Pour transporter sans polluer, Irisbus croit fermement à l'électrique. "Nous ne parlons pas d'autobus standard.
La technologie actuelle ne permet pas de satisfaire les besoins des exploitants. Sans parler des problèmes de coûts.
Notre industrie est trop petite pour motiver les professionnels de la batterie", assure Jean Plénat, son président. Pour le Dauphin, l'électrique se conjugue à la sauce trolleybus. Sur ce créneau, il propose son Cristalis et son Citelis. Des Cristalis roulent à Lyon et à Saint-Etienne, et la ville de Bucarest a commandé une centaine de Citelis en version trolley.
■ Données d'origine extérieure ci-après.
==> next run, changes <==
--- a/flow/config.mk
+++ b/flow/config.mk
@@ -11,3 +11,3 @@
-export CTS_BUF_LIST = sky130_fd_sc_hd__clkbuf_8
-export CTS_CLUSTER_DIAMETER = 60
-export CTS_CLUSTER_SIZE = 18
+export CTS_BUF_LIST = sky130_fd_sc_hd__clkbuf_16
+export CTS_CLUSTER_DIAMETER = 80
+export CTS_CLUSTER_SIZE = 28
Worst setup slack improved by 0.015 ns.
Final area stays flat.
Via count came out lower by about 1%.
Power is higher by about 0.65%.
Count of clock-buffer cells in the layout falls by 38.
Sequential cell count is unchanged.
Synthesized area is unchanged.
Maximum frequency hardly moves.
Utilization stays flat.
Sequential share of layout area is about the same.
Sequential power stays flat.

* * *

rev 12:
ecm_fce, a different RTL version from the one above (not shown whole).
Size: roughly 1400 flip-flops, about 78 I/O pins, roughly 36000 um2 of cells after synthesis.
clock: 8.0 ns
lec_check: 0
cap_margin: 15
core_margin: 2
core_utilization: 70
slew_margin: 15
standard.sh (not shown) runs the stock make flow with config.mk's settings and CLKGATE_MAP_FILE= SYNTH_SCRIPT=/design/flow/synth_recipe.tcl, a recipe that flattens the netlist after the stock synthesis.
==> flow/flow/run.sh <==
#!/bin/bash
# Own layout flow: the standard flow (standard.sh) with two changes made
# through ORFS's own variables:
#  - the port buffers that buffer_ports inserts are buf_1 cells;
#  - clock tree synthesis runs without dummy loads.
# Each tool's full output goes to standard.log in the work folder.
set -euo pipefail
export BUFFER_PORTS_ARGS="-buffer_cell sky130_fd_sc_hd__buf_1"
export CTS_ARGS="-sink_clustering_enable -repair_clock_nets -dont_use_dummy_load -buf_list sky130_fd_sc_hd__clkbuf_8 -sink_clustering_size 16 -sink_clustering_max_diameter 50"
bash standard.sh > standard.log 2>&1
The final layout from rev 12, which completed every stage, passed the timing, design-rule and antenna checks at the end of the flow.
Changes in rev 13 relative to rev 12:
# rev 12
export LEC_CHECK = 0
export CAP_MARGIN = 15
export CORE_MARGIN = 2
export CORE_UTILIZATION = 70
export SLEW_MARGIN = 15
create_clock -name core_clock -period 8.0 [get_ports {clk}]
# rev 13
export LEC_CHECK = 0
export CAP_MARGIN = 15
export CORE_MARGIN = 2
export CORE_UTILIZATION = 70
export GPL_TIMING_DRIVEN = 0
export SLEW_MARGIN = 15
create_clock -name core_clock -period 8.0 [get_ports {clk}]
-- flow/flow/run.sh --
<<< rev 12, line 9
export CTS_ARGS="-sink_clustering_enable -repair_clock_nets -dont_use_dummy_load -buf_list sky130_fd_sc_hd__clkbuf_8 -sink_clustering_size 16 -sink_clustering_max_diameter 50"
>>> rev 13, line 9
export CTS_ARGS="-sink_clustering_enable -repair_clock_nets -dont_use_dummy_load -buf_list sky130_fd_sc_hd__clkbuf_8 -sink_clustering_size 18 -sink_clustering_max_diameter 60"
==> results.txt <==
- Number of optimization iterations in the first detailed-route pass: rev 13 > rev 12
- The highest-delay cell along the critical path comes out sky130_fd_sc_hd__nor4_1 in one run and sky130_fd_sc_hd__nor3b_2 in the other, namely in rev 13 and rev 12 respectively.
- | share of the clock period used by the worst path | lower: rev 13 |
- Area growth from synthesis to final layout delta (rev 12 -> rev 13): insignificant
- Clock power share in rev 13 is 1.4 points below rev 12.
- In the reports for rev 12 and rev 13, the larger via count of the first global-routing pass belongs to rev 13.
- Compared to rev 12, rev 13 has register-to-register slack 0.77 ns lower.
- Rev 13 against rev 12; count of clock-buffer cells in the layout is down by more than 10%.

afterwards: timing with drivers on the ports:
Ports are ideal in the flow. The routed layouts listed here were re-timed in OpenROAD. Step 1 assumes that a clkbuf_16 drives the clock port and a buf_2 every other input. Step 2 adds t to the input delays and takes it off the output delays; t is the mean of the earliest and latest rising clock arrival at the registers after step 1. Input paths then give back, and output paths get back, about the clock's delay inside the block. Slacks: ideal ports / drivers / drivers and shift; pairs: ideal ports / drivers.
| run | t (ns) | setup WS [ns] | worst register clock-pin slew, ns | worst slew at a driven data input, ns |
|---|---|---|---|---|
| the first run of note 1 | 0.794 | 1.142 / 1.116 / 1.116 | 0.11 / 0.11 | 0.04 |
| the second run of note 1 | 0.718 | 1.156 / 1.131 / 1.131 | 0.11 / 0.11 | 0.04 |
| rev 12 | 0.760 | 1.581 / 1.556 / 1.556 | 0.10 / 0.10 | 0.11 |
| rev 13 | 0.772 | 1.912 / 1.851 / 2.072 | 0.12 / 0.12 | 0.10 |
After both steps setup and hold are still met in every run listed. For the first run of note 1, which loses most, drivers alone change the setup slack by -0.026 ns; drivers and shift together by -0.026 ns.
Mais en Europe de l'Ouest, les investissements consacrés à ces véhicules sont très faibles. "Pourtant, leurs performances environnementales sont inégalées. On constate une suppression de 95 % du CO2, l'absence de pollution locale et de nuisances sonores". Par ailleurs, les investissements nécessaires à la mise en place d'un trolleybus sont minimes, comparés à ceux d'un tramway. On parle de un à cinq millions d'euros du kilomètre, en fonction de la mise en site propre ou non. "Les villes sont réticentes à installer des fils électriques dans leurs rues.
Néanmoins, certaines autorités organisatrices commencent à se pencher à nouveau sur cette question. Je pense que la lutte contre la pollution vaut cet effort.".